BEGIN Material provided
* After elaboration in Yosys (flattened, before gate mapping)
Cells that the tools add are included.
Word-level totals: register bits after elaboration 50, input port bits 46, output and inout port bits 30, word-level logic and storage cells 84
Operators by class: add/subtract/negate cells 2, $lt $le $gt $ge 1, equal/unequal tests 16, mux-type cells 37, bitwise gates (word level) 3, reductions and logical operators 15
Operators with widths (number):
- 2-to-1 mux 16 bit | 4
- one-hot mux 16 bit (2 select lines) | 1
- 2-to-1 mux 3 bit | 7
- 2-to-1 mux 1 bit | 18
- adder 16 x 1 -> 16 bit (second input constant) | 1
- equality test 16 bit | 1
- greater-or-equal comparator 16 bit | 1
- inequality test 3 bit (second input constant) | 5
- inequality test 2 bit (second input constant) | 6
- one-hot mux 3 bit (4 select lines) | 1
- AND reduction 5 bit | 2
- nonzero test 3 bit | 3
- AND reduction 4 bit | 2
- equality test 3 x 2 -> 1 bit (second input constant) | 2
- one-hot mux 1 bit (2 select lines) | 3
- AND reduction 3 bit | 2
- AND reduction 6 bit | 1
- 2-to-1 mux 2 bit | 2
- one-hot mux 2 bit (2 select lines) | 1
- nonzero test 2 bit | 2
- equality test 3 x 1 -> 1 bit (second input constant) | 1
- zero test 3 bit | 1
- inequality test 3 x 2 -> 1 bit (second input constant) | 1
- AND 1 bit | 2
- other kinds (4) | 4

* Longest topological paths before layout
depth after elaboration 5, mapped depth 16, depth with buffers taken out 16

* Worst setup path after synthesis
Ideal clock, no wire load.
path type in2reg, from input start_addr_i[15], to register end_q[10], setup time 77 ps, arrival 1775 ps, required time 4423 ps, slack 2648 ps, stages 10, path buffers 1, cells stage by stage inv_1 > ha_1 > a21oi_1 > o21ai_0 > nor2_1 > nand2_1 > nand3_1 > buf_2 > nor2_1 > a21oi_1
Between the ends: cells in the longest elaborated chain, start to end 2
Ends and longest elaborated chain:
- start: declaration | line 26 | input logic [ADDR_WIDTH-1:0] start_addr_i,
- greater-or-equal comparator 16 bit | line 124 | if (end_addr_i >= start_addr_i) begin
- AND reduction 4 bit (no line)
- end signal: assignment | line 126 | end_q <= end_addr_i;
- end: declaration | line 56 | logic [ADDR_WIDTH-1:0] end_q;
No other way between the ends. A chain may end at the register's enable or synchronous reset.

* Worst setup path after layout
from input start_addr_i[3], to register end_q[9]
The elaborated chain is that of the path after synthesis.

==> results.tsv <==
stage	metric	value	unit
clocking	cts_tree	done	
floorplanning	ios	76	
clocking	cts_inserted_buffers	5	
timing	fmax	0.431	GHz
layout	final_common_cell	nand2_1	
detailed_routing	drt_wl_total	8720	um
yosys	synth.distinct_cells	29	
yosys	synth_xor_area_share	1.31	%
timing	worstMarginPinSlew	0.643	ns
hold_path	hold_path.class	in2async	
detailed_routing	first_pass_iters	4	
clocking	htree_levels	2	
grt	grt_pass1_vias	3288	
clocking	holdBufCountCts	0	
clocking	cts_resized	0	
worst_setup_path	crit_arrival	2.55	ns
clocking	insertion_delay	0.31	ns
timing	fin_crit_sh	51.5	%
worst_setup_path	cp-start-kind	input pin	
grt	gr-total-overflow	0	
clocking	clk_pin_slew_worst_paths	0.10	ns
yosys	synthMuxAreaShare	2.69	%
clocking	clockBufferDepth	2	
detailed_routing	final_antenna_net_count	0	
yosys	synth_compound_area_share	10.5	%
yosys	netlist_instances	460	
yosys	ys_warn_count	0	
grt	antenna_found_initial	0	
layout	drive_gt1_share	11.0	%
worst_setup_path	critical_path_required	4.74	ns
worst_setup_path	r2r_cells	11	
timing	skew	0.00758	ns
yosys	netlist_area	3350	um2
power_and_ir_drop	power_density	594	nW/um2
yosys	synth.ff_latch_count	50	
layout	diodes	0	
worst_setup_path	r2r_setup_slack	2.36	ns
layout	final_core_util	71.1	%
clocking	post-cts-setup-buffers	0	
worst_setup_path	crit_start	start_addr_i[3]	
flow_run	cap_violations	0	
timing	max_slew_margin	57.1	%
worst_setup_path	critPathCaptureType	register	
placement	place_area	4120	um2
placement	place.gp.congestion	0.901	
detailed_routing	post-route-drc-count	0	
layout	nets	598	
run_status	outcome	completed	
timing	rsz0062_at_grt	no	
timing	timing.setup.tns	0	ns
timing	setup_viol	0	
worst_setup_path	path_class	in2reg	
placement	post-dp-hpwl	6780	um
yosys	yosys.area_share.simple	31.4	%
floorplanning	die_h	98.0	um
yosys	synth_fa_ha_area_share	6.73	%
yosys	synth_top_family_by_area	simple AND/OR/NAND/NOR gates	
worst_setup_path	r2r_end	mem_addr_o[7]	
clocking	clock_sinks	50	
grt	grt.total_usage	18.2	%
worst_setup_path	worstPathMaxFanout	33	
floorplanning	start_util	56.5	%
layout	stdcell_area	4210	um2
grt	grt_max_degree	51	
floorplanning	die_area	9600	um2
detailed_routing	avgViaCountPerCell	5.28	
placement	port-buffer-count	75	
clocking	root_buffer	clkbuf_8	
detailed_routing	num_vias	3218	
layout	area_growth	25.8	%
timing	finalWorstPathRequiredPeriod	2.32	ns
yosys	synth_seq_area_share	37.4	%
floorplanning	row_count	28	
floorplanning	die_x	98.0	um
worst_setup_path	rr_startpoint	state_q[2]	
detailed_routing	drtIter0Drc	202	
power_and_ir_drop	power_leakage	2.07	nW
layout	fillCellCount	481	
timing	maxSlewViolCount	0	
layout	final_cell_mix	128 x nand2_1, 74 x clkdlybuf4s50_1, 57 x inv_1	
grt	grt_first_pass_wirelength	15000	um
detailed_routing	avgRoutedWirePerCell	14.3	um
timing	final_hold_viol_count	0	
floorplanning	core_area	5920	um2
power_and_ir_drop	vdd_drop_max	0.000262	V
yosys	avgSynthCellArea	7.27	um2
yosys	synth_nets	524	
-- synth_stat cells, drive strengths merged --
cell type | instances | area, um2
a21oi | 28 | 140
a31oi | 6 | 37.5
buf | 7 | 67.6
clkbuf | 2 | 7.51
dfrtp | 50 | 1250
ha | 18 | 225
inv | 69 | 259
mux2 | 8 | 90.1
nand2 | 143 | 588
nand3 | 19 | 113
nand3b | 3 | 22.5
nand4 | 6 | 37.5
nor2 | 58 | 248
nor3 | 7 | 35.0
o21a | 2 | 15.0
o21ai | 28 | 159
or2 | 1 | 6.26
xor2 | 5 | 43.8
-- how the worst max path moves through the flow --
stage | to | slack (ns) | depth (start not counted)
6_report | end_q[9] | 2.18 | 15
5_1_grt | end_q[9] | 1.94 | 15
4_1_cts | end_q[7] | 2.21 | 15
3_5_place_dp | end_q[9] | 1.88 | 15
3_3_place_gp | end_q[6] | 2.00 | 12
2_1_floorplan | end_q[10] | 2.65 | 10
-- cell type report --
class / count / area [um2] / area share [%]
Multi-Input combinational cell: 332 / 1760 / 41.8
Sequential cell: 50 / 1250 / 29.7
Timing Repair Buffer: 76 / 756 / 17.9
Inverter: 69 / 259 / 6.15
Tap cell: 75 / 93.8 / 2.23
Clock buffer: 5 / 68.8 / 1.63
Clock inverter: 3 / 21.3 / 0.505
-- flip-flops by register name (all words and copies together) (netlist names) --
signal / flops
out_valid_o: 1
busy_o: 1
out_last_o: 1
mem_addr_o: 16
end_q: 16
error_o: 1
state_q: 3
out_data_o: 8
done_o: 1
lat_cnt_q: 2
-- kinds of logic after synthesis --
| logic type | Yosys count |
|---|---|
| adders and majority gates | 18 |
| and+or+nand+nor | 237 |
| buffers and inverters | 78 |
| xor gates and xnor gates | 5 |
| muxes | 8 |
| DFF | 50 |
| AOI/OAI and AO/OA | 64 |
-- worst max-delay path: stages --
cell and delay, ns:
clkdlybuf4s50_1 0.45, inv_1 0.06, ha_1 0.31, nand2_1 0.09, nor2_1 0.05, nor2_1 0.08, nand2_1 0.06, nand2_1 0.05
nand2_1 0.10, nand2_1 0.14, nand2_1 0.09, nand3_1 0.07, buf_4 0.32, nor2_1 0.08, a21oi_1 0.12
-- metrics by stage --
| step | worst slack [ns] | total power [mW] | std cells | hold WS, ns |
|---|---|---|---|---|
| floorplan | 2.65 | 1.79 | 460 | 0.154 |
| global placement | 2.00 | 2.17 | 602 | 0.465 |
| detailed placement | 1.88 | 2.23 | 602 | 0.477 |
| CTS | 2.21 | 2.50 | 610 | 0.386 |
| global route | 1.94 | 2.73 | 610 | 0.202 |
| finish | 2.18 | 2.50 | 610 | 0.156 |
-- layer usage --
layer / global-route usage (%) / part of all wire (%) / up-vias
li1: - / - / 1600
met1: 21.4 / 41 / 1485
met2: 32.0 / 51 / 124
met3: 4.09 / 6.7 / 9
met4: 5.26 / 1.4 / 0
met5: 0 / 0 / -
File: src/rtl/err_detect_responder.sv
// Responder for the controller's sample/Err handshake: main/shadow capture, compare, dual-rail answer.
// Optional saturating error counter and err_count port enabled by defining ERR_STATS_EN.
module err_detect_responder
  import err_detect_pkg::*;
#(
  parameter int DATA_W      = 8,
  parameter int SYNC_STAGES = 2,
  parameter int WINDOW      = 3,
  parameter int CNT_W       = 8
) (
  input  logic              clk,
  input  logic              rst,
  input  logic              sample,
  input  logic [DATA_W-1:0] d_in,
  output logic              Err0,
  output logic              Err1,
  output logic [DATA_W-1:0] q_out,
  output logic              q_valid,
  output logic              proto_err
`ifdef ERR_STATS_EN
  ,
  output logic [CNT_W-1:0]  err_count
`endif
);

  localparam int WC_W = $clog2(WINDOW + 1);
  localparam logic [WC_W-1:0] WC_LAST = WC_W'(WINDOW - 1);

  logic              sample_s;
  state_e            state_q, state_d;
  logic [WC_W-1:0]   win_cnt_q, win_cnt_d;
  logic [DATA_W-1:0] main_q, main_d;
  logic [1:0]        rail_q, rail_d;
  logic [DATA_W-1:0] q_out_q, q_out_d;
  logic              q_valid_q, q_valid_d;
  logic              proto_q, proto_d;

  bit_sync #(.STAGES(SYNC_STAGES)) u_sample_sync (
    .clk (clk),
    .rst (rst),
    .d_i (sample),
    .q_o (sample_s)
  );

  always_ff @(posedge clk or posedge rst) begin
    if (rst) begin
      state_q   <= ST_IDLE;
      win_cnt_q <= {WC_W{1'b0}};
      main_q    <= {DATA_W{1'b0}};
      rail_q    <= RAIL_NONE;
      q_out_q   <= {DATA_W{1'b0}};
      q_valid_q <= 1'b0;
      proto_q   <= 1'b0;
    end else begin
      state_q   <= state_d;
      win_cnt_q <= win_cnt_d;
      main_q    <= main_d;
      rail_q    <= rail_d;
      q_out_q   <= q_out_d;
      q_valid_q <= q_valid_d;
      proto_q   <= proto_d;
    end
  end

  always_comb begin
    state_d   = state_q;
    win_cnt_d = win_cnt_q;
    main_d    = main_q;
    rail_d    = rail_q;
    q_out_d   = q_out_q;
    q_valid_d = 1'b0;
    proto_d   = proto_q;
    case (state_q)
      ST_IDLE: begin
        rail_d = RAIL_NONE;
        if (sample_s) begin
          main_d    = d_in;
          win_cnt_d = {WC_W{1'b0}};
          state_d   = ST_WINDOW;
        end else begin
          state_d   = ST_IDLE;
        end
      end
      ST_WINDOW: begin
        // A request withdrawn mid-window wins over a compare landing on the same edge.
        if (!sample_s) begin
          proto_d = 1'b1;
          state_d = ST_IDLE;
        end else if (win_cnt_q == WC_LAST) begin
          if (main_q == d_in) begin
            rail_d  = RAIL_OK;
            q_out_d = main_q;
          end else begin
            rail_d  = RAIL_ERR;
            q_out_d = d_in;
          end
          q_valid_d = 1'b1;
          state_d   = ST_HOLD;
        end else begin
          win_cnt_d = win_cnt_q + WC_W'(1);
        end
      end
      ST_HOLD: begin
        if (!sample_s) begin
          rail_d  = RAIL_NONE;
          state_d = ST_IDLE;
        end else begin
          rail_d  = rail_q;
        end
      end
      default: begin
        rail_d  = RAIL_NONE;
        state_d = ST_IDLE;
      end
    endcase
  end

  assign Err0      = rail_q[0];
  assign Err1      = rail_q[1];
  assign q_out     = q_out_q;
  assign q_valid   = q_valid_q;
  assign proto_err = proto_q;

`ifdef ERR_STATS_EN
  logic [CNT_W-1:0] cnt_q;
  logic             err_hit_s;

  assign err_hit_s = (rail_d == RAIL_ERR) && (rail_q != RAIL_ERR);

  always_ff @(posedge clk or posedge rst) begin
    if (rst) begin
      cnt_q <= {CNT_W{1'b0}};
    end else if (err_hit_s && (cnt_q != {CNT_W{1'b1}})) begin
      cnt_q <= cnt_q + CNT_W'(1);
    end else begin
      cnt_q <= cnt_q;
    end
  end

  assign err_count = cnt_q;
`endif

endmodule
END Material provided
Aim of the exercise
For each line in the data that holds "inequality", add one to a count, then report that count alone.

Completed task
3